# Food for Dario dario



## tfmcder (Feb 22, 2006)

Hello all. I just recently picked up a bunch of scarlet badis (Dario dario) as a pest control for my planted shrimp tank. I knew they pretty much only eat live food...that was the idea behind them. I had an enormous planaria problem and figured they could fix it the natural way. Oh boy, they did!!! 

They finished everything off in a matter of days! I knew they would try and get any baby shrimp they saw, but I was alright with this being I have about 200 of them and there is plenty of hiding for them so they should reproduce ok, albeit more slowly (thankfully).

The issue now is what else to feed them. I tried BBS...they turned there noses at it. I tried some black worms but they won't come up to the top and get them out of the ring and I'm worried they wouldn't get them before they got into the substrate. I can't get mosquito larvae because we have that little west nile virus issue here on long island soooooo.

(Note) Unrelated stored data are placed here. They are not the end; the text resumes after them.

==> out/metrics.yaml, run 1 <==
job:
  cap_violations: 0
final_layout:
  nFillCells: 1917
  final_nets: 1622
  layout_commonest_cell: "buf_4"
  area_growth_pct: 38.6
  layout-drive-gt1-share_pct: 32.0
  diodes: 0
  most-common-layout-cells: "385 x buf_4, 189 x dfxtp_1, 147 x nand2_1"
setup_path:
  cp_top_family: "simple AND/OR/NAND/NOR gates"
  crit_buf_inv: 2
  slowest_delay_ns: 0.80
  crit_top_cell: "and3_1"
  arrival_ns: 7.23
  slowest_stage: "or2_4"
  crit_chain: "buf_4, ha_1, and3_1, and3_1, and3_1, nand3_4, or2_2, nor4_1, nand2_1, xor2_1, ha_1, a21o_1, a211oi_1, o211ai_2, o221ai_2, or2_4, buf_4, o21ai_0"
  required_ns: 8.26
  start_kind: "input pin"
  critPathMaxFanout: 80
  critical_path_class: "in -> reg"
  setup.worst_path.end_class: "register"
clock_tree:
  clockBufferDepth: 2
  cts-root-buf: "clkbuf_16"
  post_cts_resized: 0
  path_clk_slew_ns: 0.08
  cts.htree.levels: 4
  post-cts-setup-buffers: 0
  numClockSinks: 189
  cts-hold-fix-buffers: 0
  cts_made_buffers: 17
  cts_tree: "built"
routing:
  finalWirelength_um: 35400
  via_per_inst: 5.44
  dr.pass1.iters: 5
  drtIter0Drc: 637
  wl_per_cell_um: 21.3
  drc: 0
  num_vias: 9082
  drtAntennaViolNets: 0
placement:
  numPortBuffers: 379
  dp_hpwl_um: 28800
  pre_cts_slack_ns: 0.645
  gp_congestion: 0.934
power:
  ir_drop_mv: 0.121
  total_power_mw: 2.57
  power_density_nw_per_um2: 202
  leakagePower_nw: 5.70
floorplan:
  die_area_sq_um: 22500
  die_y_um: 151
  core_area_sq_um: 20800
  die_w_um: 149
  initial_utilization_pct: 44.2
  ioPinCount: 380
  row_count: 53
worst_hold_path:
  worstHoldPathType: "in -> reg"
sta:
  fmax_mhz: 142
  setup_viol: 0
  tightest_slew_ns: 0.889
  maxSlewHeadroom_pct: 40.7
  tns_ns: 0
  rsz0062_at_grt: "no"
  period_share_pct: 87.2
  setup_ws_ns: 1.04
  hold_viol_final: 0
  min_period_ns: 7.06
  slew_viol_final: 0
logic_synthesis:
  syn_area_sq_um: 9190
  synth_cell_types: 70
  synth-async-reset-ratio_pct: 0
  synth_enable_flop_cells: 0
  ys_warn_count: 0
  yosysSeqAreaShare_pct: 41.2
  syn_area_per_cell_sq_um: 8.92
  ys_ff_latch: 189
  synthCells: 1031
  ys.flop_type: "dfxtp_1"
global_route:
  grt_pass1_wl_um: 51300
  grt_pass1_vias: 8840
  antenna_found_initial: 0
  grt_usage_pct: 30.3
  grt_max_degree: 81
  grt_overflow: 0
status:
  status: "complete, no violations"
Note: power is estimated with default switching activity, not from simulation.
==> src/assert_macros.svh <==
// assertion helpers shared by the frame sync receiver modules
// both sample on clk_i and are off while rst_ni is low
`ifndef ASSERT_MACROS_SVH
`define ASSERT_MACROS_SVH

// plain property check
`define BFS_ASSERT(lbl, prop, msg) \
  lbl: assert property (@(posedge clk_i) disable iff (!rst_ni) (prop)) else $error(msg);

// same-cycle implication check
`define BFS_ASSERT_IMP(lbl, cond, cons, msg) \
  lbl: assert property (@(posedge clk_i) disable iff (!rst_ni) (cond) |-> (cons)) \
    else $error(msg);

`endif

==> src/bfs_pkg.sv <==
`timescale 1ns / 1ps
`default_nettype none

package bfs_pkg;

  // frame geometry
  localparam int unsigned FRAME_BYTES_DEF = 18;
  localparam int unsigned IDX_MAX_W       = 6;
  localparam int unsigned NUM_BANKS       = 2;

  // fixed positions and limits inside a frame
  localparam logic [7:0]  START_ID_MAX = 8'h10;
  localparam int unsigned CHECK_POS    = 17;
  localparam int unsigned LENGTH_POS   = 7;

  // register indexes on the config port
  localparam logic [1:0] REG_START_ID_MIN     = 2'd0;
  localparam logic [1:0] REG_CHECKED_ID_MIN   = 2'd1;
  localparam logic [1:0] REG_MAX_LENGTH_VALUE = 2'd2;

  // reset values of the registers
  localparam logic [4:0] START_ID_MIN_RST     = 5'd1;
  localparam logic [4:0] CHECKED_ID_MIN_RST   = 5'd14;
  localparam logic [7:0] MAX_LENGTH_VALUE_RST = 8'd8;

  typedef struct packed {
    logic [4:0] start_id_min;
    logic [4:0] checked_id_min;
    logic [7:0] max_length_value;
  } bfs_cfg_t;

  // frame buffer write port from front to back
  typedef struct packed {
    logic                 en;
    logic                 bank;
    logic [IDX_MAX_W-1:0] idx;
    logic [7:0]           data;
  } bfs_wr_t;

endpackage

`default_nettype wire

==> src/bfs_if.sv <==
`timescale 1ns / 1ps
`default_nettype none

// received byte channel
interface bfs_in_if;
  logic       valid;
  logic       ready;
  logic       req_type;
  logic [7:0] rx_byte;

  modport source (output valid, output req_type, output rx_byte, input ready);
  modport sink (input valid, input req_type, input rx_byte, output ready);
endinterface

// frame byte channel
interface bfs_out_if;
  logic       valid;
  logic       ready;
  logic [7:0] frame_byte;
  logic [5:0] byte_index;
  logic       last_in_frame;

  modport source (output valid, output frame_byte, output byte_index,
                  output last_in_frame, input ready);
  modport sink (input valid, input frame_byte, input byte_index,
                input last_in_frame, output ready);
endinterface

`default_nettype wire

==> src/bfs_queue.sv <==
`timescale 1ns / 1ps
`default_nettype none

// two-entry queue of finished frame bank ids, front to back
module bfs_queue (
  input  wire  clk_i,
  input  wire  rst_ni,
  input  wire  push_i,
  input  wire  push_bank_i,
  input  wire  pop_i,
  output logic valid_o,
  output logic bank_o
);

  logic [1:0] slot_q;
  logic       wr_ptr_q, wr_ptr_d;
  logic       rd_ptr_q, rd_ptr_d;
  logic [1:0] count_q, count_d;

  // pointer and count update
  always_comb begin
    wr_ptr_d = wr_ptr_q;
    rd_ptr_d = rd_ptr_q;
    count_d  = count_q;
    if (push_i) begin
      wr_ptr_d = ~wr_ptr_q;
    end
    if (pop_i) begin
      rd_ptr_d = ~rd_ptr_q;
    end
    if (push_i && !pop_i) begin
      count_d = count_q + 2'd1;
    end else if (!push_i && pop_i) begin
      count_d = count_q - 2'd1;
    end
  end

  always_ff @(posedge clk_i or negedge rst_ni) begin
    if (!rst_ni) begin
      wr_ptr_q <= 1'b0;
      rd_ptr_q <= 1'b0;
      count_q  <= 2'd0;
    end else begin
      wr_ptr_q <= wr_ptr_d;
      rd_ptr_q <= rd_ptr_d;
      count_q  <= count_d;
    end
  end

  // slot storage
  always_ff @(posedge clk_i) begin
    if (push_i) begin
      slot_q[wr_ptr_q] <= push_bank_i;
    end
  end

  assign valid_o = count_q != 2'd0;
  assign bank_o  = slot_q[rd_ptr_q];

endmodule

`default_nettype wire

==> src/bfs_front.sv <==
`timescale 1ns / 1ps
`default_nettype none
`include "assert_macros.svh"

// hunts for start bytes, collects frames into the current bank and checks them
module bfs_front #(
  parameter int unsigned FRAME_BYTES = bfs_pkg::FRAME_BYTES_DEF
) (
  input  wire              clk_i,
  input  wire              rst_ni,
  input  bfs_pkg::bfs_cfg_t cfg_i,
  bfs_in_if.sink           rx_i,
  input  wire              done_i,
  output bfs_pkg::bfs_wr_t wr_o,
  output logic             push_o,
  output logic             push_bank_o
);

  import bfs_pkg::*;

  localparam int unsigned IdxW     = $clog2(FRAME_BYTES);
  localparam logic [1:0]  PendFull = 2'(NUM_BANKS);

  logic            in_sync_q, in_sync_d;
  logic [IdxW-1:0] fill_q, fill_d;
  logic [7:0]      xor_q, xor_d;
  logic            bank_q, bank_d;
  logic [1:0]      pending_q, pending_d;
  logic [7:0]      first_q, first_d;
  logic [7:0]      len_q, len_d;
  logic [7:0]      chk_q, chk_d;

  logic       accept;
  logic       push;
  logic       byte_start;
  logic       first_start;
  logic       first_checked;
  logic [7:0] chk_val;
  logic       frame_ok;

  // stall only when both banks hold frames waiting for readout
  assign rx_i.ready = pending_q != PendFull;
  assign accept     = rx_i.valid && rx_i.ready;

  // start id range and check tests
  assign byte_start    = ({3'b000, cfg_i.start_id_min} <= rx_i.rx_byte) &&
                         (rx_i.rx_byte <= START_ID_MAX);
  assign first_start   = ({3'b000, cfg_i.start_id_min} <= first_q) &&
                         (first_q <= START_ID_MAX);
  assign first_checked = {3'b000, cfg_i.checked_id_min} <= first_q;
  assign chk_val       = (fill_q == IdxW'(CHECK_POS)) ? rx_i.rx_byte : chk_q;
  assign frame_ok      = first_start &&
                         !(first_checked &&
                           ((xor_q != chk_val) || (len_q > cfg_i.max_length_value)));

  // per-item sync and fill logic
  always_comb begin
    in_sync_d = in_sync_q;
    fill_d    = fill_q;
    xor_d     = xor_q;
    bank_d    = bank_q;
    first_d   = first_q;
    len_d     = len_q;
    chk_d     = chk_q;
    push      = 1'b0;
    wr_o.en   = 1'b0;
    wr_o.bank = bank_q;
    wr_o.idx  = IDX_MAX_W'(fill_q);
    wr_o.data = rx_i.rx_byte;
    if (accept) begin
      if (rx_i.req_type) begin
        in_sync_d = 1'b0;
        fill_d    = '0;
        xor_d     = '0;
      end else if (!in_sync_q) begin
        if (byte_start) begin
          in_sync_d = 1'b1;
          fill_d    = IdxW'(1);
          xor_d     = rx_i.rx_byte;
          first_d   = rx_i.rx_byte;
          wr_o.en   = 1'b1;
          wr_o.idx  = '0;
        end
      end else begin
        wr_o.en = 1'b1;
        fill_d  = fill_q + IdxW'(1);
        if (fill_q < IdxW'(CHECK_POS)) begin
          xor_d = xor_q ^ rx_i.rx_byte;
        end
        if (fill_q == '0) begin
          first_d = rx_i.rx_byte;
        end
        if (fill_q == IdxW'(LENGTH_POS)) begin
          len_d = rx_i.rx_byte;
        end
        if (fill_q == IdxW'(CHECK_POS)) begin
          chk_d = rx_i.rx_byte;
        end
        // frame complete: hand off or drop sync
        if (fill_q == IdxW'(FRAME_BYTES - 1)) begin
          fill_d = '0;
          xor_d  = '0;
          if (frame_ok) begin
            push   = 1'b1;
            bank_d = ~bank_q;
          end else begin
            in_sync_d = 1'b0;
          end
        end
      end
    end
  end

  // frames handed off but not yet fully read by the back
  always_comb begin
    pending_d = pending_q;
    if (push && !done_i) begin
      pending_d = pending_q + 2'd1;
    end else if (!push && done_i) begin
      pending_d = pending_q - 2'd1;
    end
  end

  always_ff @(posedge clk_i or negedge rst_ni) begin
    if (!rst_ni) begin
      in_sync_q <= 1'b0;
      fill_q    <= '0;
      xor_q     <= '0;
      bank_q    <= 1'b0;
      pending_q <= 2'd0;
    end else begin
      in_sync_q <= in_sync_d;
      fill_q    <= fill_d;
      xor_q     <= xor_d;
      bank_q    <= bank_d;
      pending_q <= pending_d;
    end
  end

  // captured header and check bytes
  always_ff @(posedge clk_i) begin
    first_q <= first_d;
    len_q   <= len_d;
    chk_q   <= chk_d;
  end

  assign push_o      = push;
  assign push_bank_o = bank_q;

  `BFS_ASSERT_IMP(a_no_push_when_full, push, pending_q != PendFull, "push with both banks busy")
  `BFS_ASSERT_IMP(a_hunt_is_empty, !in_sync_q, fill_q == '0 && xor_q == '0, "partial while hunting")
  `BFS_ASSERT(a_push_flips_bank, push |=> bank_q != $past(bank_q), "bank did not flip on handoff")

endmodule

`default_nettype wire

==> src/bfs_back.sv <==
`timescale 1ns / 1ps
`default_nettype none
`include "assert_macros.svh"

// holds the two frame banks and streams finished frames out byte by byte
module bfs_back #(
  parameter int unsigned FRAME_BYTES = bfs_pkg::FRAME_BYTES_DEF
) (
  input  wire              clk_i,
  input  wire              rst_ni,
  input  bfs_pkg::bfs_wr_t wr_i,
  input  wire              q_valid_i,
  input  wire              q_bank_i,
  output logic             pop_o,
  output logic             done_o,
  bfs_out_if.source        frame_o
);

  import bfs_pkg::*;

  localparam int unsigned IdxW  = $clog2(FRAME_BYTES);
  localparam int unsigned Depth = NUM_BANKS * (2 ** IdxW);

  logic [7:0]      mem_q [Depth];

  logic            run_q, run_d;
  logic            rd_bank_q, rd_bank_d;
  logic [IdxW-1:0] rd_idx_q, rd_idx_d;

  logic            st_v_q, st_v_d;
  logic [7:0]      st_byte_q;
  logic [IdxW-1:0] st_idx_q;
  logic            st_last_q;

  logic            out_v_q, out_v_d;
  logic [7:0]      out_byte_q;
  logic [IdxW-1:0] out_idx_q;
  logic            out_last_q;

  logic out_free;
  logic issue;
  logic issue_last;
  logic pop;

  assign out_free   = !out_v_q || frame_o.ready;
  assign issue      = run_q && (!st_v_q || out_free);
  assign issue_last = rd_idx_q == IdxW'(FRAME_BYTES - 1);
  assign pop        = !run_q && q_valid_i;

  // readout sequencer
  always_comb begin
    run_d     = run_q;
    rd_bank_d = rd_bank_q;
    rd_idx_d  = rd_idx_q;
    if (pop) begin
      run_d     = 1'b1;
      rd_bank_d = q_bank_i;
      rd_idx_d  = '0;
    end else if (issue) begin
      rd_idx_d = rd_idx_q + IdxW'(1);
      if (issue_last) begin
        run_d = 1'b0;
      end
    end
  end

  // read stage and output register valids
  always_comb begin
    st_v_d = st_v_q;
    if (issue) begin
      st_v_d = 1'b1;
    end else if (out_free) begin
      st_v_d = 1'b0;
    end
    out_v_d = out_v_q;
    if (out_free) begin
      out_v_d = st_v_q;
    end
  end

  always_ff @(posedge clk_i or negedge rst_ni) begin
    if (!rst_ni) begin
      run_q     <= 1'b0;
      rd_bank_q <= 1'b0;
      rd_idx_q  <= '0;
      st_v_q    <= 1'b0;
      out_v_q   <= 1'b0;
    end else begin
      run_q     <= run_d;
      rd_bank_q <= rd_bank_d;
      rd_idx_q  <= rd_idx_d;
      st_v_q    <= st_v_d;
      out_v_q   <= out_v_d;
    end
  end

  // frame bank write port
  always_ff @(posedge clk_i) begin
    if (wr_i.en) begin
      mem_q[{wr_i.bank, wr_i.idx[IdxW-1:0]}] <= wr_i.data;
    end
  end

  // registered read into the stage
  always_ff @(posedge clk_i) begin
    if (issue) begin
      st_byte_q <= mem_q[{rd_bank_q, rd_idx_q}];
      st_idx_q  <= rd_idx_q;
      st_last_q <= issue_last;
    end
  end

  // output register
  always_ff @(posedge clk_i) begin
    if (out_free && st_v_q) begin
      out_byte_q <= st_byte_q;
      out_idx_q  <= st_idx_q;
      out_last_q <= st_last_q;
    end
  end

  assign pop_o                 = pop;
  assign done_o                = issue && issue_last;
  assign frame_o.valid         = out_v_q;
  assign frame_o.frame_byte    = out_byte_q;
  assign frame_o.byte_index    = IDX_MAX_W'(out_idx_q);
  assign frame_o.last_in_frame = out_last_q;

  `BFS_ASSERT_IMP(a_last_index, out_v_q && out_last_q, out_idx_q == IdxW'(FRAME_BYTES - 1), "last flag off the final index")
  `BFS_ASSERT_IMP(a_done_in_run, done_o, run_q, "done pulse outside a readout")
  `BFS_ASSERT(a_stage_holds, st_v_q && !out_free |=> st_v_q && $stable(st_byte_q), "read stage lost data under stall")

endmodule

`default_nettype wire

==> src/board_link_frame_sync_receiver.sv <==
`timescale 1ns / 1ps
`default_nettype none

// Frame sync receiver for a board link. Each input item is one received byte
// (or a resync request), and items are taken one per cycle while ready is
// high; frames of FRAME_BYTES bytes are collected into one of two frame banks.
// A frame that passes its start, checksum and length checks is streamed out
// one byte per cycle while the output is ready, passing the queue, readout
// sequencer, read stage and output register when the readout side is idle,
// while the next frame already fills the other bank. Input stalls only when
// both banks hold frames not yet read out. The readout sequencer sets the
// output rate at one byte per cycle and pops the next frame's bank id between
// frames, issuing no byte in that step, so input stays near one item per
// cycle as long as the output keeps up. Registers are written over the APB
// port at byte addresses 0, 4 and 8; no clearing pass follows reset.
module board_link_frame_sync_receiver #(
  parameter int unsigned FRAME_BYTES = bfs_pkg::FRAME_BYTES_DEF
) (
  input  wire         clk_i,
  input  wire         rst_ni,
  bfs_in_if.sink      rx_i,
  bfs_out_if.source   frame_o,
  input  wire         psel,
  input  wire         penable,
  input  wire         pwrite,
  input  wire  [3:0]  paddr,
  input  wire  [31:0] pwdata,
  output logic [31:0] prdata,
  output logic        pready
);

  import bfs_pkg::*;

  bfs_cfg_t cfg_q, cfg_d;
  bfs_wr_t  wr;
  logic     push;
  logic     push_bank;
  logic     pop;
  logic     done;
  logic     q_valid;
  logic     q_bank;
  logic     cfg_write;

  assign pready    = 1'b1;
  assign cfg_write = psel && penable && pwrite;

  // config register writes
  always_comb begin
    cfg_d = cfg_q;
    if (cfg_write) begin
      case (paddr[3:2])
        REG_START_ID_MIN:     cfg_d.start_id_min     = pwdata[4:0];
        REG_CHECKED_ID_MIN:   cfg_d.checked_id_min   = pwdata[4:0];
        REG_MAX_LENGTH_VALUE: cfg_d.max_length_value = pwdata[7:0];
        default:              cfg_d = cfg_q;
      endcase
    end
  end

  always_ff @(posedge clk_i or negedge rst_ni) begin
    if (!rst_ni) begin
      cfg_q.start_id_min     <= START_ID_MIN_RST;
      cfg_q.checked_id_min   <= CHECKED_ID_MIN_RST;
      cfg_q.max_length_value <= MAX_LENGTH_VALUE_RST;
    end else begin
      cfg_q <= cfg_d;
    end
  end

  // config register reads
  always_comb begin
    case (paddr[3:2])
      REG_START_ID_MIN:     prdata = {27'd0, cfg_q.start_id_min};
      REG_CHECKED_ID_MIN:   prdata = {27'd0, cfg_q.checked_id_min};
      REG_MAX_LENGTH_VALUE: prdata = {24'd0, cfg_q.max_length_value};
      default:              prdata = 32'd0;
    endcase
  end

  bfs_front #(
    .FRAME_BYTES (FRAME_BYTES)
  ) u_front (
    .clk_i       (clk_i),
    .rst_ni      (rst_ni),
    .cfg_i       (cfg_q),
    .rx_i        (rx_i),
    .done_i      (done),
    .wr_o        (wr),
    .push_o      (push),
    .push_bank_o (push_bank)
  );

  bfs_queue u_queue (
    .clk_i       (clk_i),
    .rst_ni      (rst_ni),
    .push_i      (push),
    .push_bank_i (push_bank),
    .pop_i       (pop),
    .valid_o     (q_valid),
    .bank_o      (q_bank)
  );

  bfs_back #(
    .FRAME_BYTES (FRAME_BYTES)
  ) u_back (
    .clk_i     (clk_i),
    .rst_ni    (rst_ni),
    .wr_i      (wr),
    .q_valid_i (q_valid),
    .q_bank_i  (q_bank),
    .pop_o     (pop),
    .done_o    (done),
    .frame_o   (frame_o)
  );

endmodule

`default_nettype wire
==> src/flat_wrapper.sv <==
// flat-port wrapper written by rule: the top's interface ports become plain ports
module board_link_frame_sync_receiver_flat import bfs_pkg::*;
#(
  parameter int unsigned FRAME_BYTES = bfs_pkg::FRAME_BYTES_DEF
)
  (clk_i, rst_ni, psel, penable, pwrite, paddr, pwdata, prdata, pready, rx_i_valid, rx_i_req_type, rx_i_rx_byte, rx_i_ready, frame_o_valid, frame_o_frame_byte, frame_o_byte_index, frame_o_last_in_frame, frame_o_ready);
  bfs_in_if rx_i_i ();
  bfs_out_if frame_o_i ();
  input  wire clk_i;
  input  wire rst_ni;
  input  wire psel;
  input  wire penable;
  input  wire pwrite;
  input  wire  [3:0] paddr;
  input  wire  [31:0] pwdata;
  output logic [31:0] prdata;
  output logic pready;
  input wire logic [$bits(rx_i_i.valid)-1:0] rx_i_valid;
  input wire logic [$bits(rx_i_i.req_type)-1:0] rx_i_req_type;
  input wire logic [$bits(rx_i_i.rx_byte)-1:0] rx_i_rx_byte;
  output wire logic [$bits(rx_i_i.ready)-1:0] rx_i_ready;
  output wire logic [$bits(frame_o_i.valid)-1:0] frame_o_valid;
  output wire logic [$bits(frame_o_i.frame_byte)-1:0] frame_o_frame_byte;
  output wire logic [$bits(frame_o_i.byte_index)-1:0] frame_o_byte_index;
  output wire logic [$bits(frame_o_i.last_in_frame)-1:0] frame_o_last_in_frame;
  input wire logic [$bits(frame_o_i.ready)-1:0] frame_o_ready;
  assign rx_i_i.valid = rx_i_valid;
  assign rx_i_i.req_type = rx_i_req_type;
  assign rx_i_i.rx_byte = rx_i_rx_byte;
  assign rx_i_ready = rx_i_i.ready;
  assign frame_o_valid = frame_o_i.valid;
  assign frame_o_frame_byte = frame_o_i.frame_byte;
  assign frame_o_byte_index = frame_o_i.byte_index;
  assign frame_o_last_in_frame = frame_o_i.last_in_frame;
  assign frame_o_i.ready = frame_o_ready;
  board_link_frame_sync_receiver #(.FRAME_BYTES(FRAME_BYTES)) u_core (.clk_i(clk_i), .rst_ni(rst_ni), .rx_i(rx_i_i), .frame_o(frame_o_i), .psel(psel), .penable(penable), .pwrite(pwrite), .paddr(paddr), .pwdata(pwdata), .prdata(prdata), .pready(pready));
endmodule
==> config.mk <==
export PLATFORM = sky130hd
export DESIGN_NAME = board_link_frame_sync_receiver_flat
export DESIGN_NICKNAME = d
export VERILOG_FILES = /design/src/bfs_pkg.sv /design/src/bfs_if.sv /design/src/bfs_queue.sv /design/src/bfs_front.sv /design/src/bfs_back.sv /design/src/board_link_frame_sync_receiver.sv /design/src/flat_wrapper.sv
export VERILOG_INCLUDE_DIRS = /design/src /design/src/src
export SDC_FILE = /design/constraint.sdc
export NUM_CORES = 1
export LEC_CHECK = 0
export ABC_CLOCK_PERIOD_IN_PS = 3100
export BUFFER_PORTS_ARGS = -buffer_cell sky130_fd_sc_hd__buf_2
export CAP_MARGIN = 40
export CORE_UTILIZATION = 55
export DETAILED_ROUTE_END_ITERATION = 6
export GPL_TIMING_DRIVEN = 0
export PLACE_DENSITY_LB_ADDON = 0.25
export RECOVER_POWER = 100
export SLEW_MARGIN = 20
export SYNTH_ARGS = -nofsm -noshare
export SYNTH_HDL_FRONTEND = slang
export SYNTH_SLANG_ARGS = --single-unit
==> constraint.sdc <==
create_clock -name clk_i -period 3.1 [get_ports clk_i]
set_input_delay 0.31 -clock clk_i [delete_from_list [all_inputs] [get_ports clk_i]]
set_output_delay 0.31 -clock clk_i [all_outputs]
set_load 0.005 [all_outputs]
==> flow_summary.ini, run 1 <==
[routing]
vias_per_cell = 6.17
first_pass_iters = 5
vias = 13400
drt_iter0_drc = 1350
post_drt_wl_per_cell_um = 26.8
routed_wl_mm = 58.1
drc = 0
antenna_left = 0

[final_layout]
final_util_pct = 65.3
postLayoutCellArea_sq_um = 29600
layout.nets = 1597
final_common_cell = edfxtp_1
final_cell_mix = edfxtp_1, mux4_2, buf_4, clkbuf_16, nand2_1
fillers = 2967
finalNonFillerCells = 2166
syn_to_final_growth_pct = 17.2
drive_above_1_share_pct = 33.7

[floorplanning]
coreArea_sq_um = 45300
die_area_sq_um = 46700
start_util_pct = 55.7
rows = 78
io_pins = 102
floorplan.die.width_um = 216
fp.dieH_um = 216

[placed_design]
hpwl_mm = 36.1
dp_cells = 2008
place_congestion = 0.862
placed_area_sq_um = 26400
io_buffers = 46

[setup_path]
crit_chain = inv_1, ha_1, and4_1, a211oi_1, o21ai_0, a31oi_1, nand2b_1, buf_2, a22o_1
worst_r2r_startpoint = u_core.cfg_q[13]
required_ns = 3.64
end_kind = register
critPathCapture = u_core.u_front.xor_q[4]
critPathKind = reg2reg
crit_start = u_core.cfg_q[13]
crit_arrival_ns = 3.62
rrSetupSlack_ns = 0.02
path_depth = 9
cp_top_family = compound AO/OA/AOI/OAI gates
worstPathMaxFanout = 9
worst-path-buf-inv = 2
startpoint_type = register
rr_worst_depth = 9
crit_path_top_delay_cell = a31oi_1
max_stage_delay_ns = 0.82
regToRegEndpoint = u_core.u_front.xor_q[4]

[grt]
grt_max_degree = 74
grt_pass1_wl_mm = 85.3
grt-ovfl-total = 0
grt_usage_pct = 25.3
antenna_found_initial = 2
grt_pass1_vias = 13100

[synth]
netlist_area_sq_um = 25200
ys.flop_type = edfxtp_1
ys_types = 59
syn_inst = 1330
yosysWarnings = 0
synth_edf_count = 566
ys_seq_area_share_pct = 72.1
ys_async_sr_fraction_pct = 7.82
synth-seq-cells = 614
avgSynthCellArea_sq_um = 19.0

[sta]
slew_headroom_pct = 38.9
rsz0062_at_grt = true
fin_crit_ns = 3.08
setup_violations = 0
clock.fmax_mhz = 325
hold_violations = 0
worst_hold_slack_ns = 0.123
finalMaxSlewViolations = 0
tightest_slew_ns = 0.912
period_share_pct = 99.2
clock_skew_ns = 0.0181

[worst_hold_path]
worstHoldPathType = in2reg

[power_and_ir_drop]
power.leakage_nw = 9.95
ir_worst_vdd_mv = 0.554
p_per_area_nw_per_um2 = 803

[cts]
cts_buffers = 59
cts-htree-levels = 2
cts.sinks = 614
cts_buffer_depth = 3
insertion_delay_ns = 0.61
clk_pin_slew_worst_paths_ns = 0.06
cts_tree = done
root_buffer = clkbuf_16

[status]
status = finished clean

[flow_run]
maxCapViolations = 0
==> logic make-up (layout without fill, tap and decap cells) <==
family	count (synthesis)	count (layout)	share of synthesized area, %
flip-flops	614	614	72.1
AND/OR/NAND/NOR	232	232	4.47
multiplexers	192	192	15.6
buffers and inverters	129	340	2.72
AO/OA/AOI/OAI	117	117	3.03
adder cells (fa/ha/maj)	30	30	1.49
XOR/XNOR	14	14	0.486
other	2	27	0.0298
==> routing by layer <==
metal | global-route usage [%] | share of wire (%) | vias to the layer above
li1 | - | - | 5716
met4 | 8.29 | 2.7 | 2
met5 | 0 | 0.021 | -
met3 | 5.45 | 7.8 | 101
met1 | 34.7 | 40 | 6931
met2 | 40.8 | 50 | 609
==> power by group <==
| group | switching [mW] | total (mW) | internal, mW |
|---|---|---|---|
| logic | 3.57 | 6.61 | 3.04 |
| clock network | 3.04 | 7.33 | 4.29 |
| registers | 0.285 | 9.82 | 9.54 |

I am wondering what other people feed these adorable little guys and what tricks do you use to get them to come out.?


----------



## hooha (Apr 21, 2005)

I've used microworms with success, you can also try Grindal worms - both are quite easy to culture.


----------



## snuffy (Oct 19, 2007)

I have 2 dario darios in a tank. I got one to eat frozen brine shrimp from my tweezers =) The other just kills the baby cherries... Keeps the population in check.


----------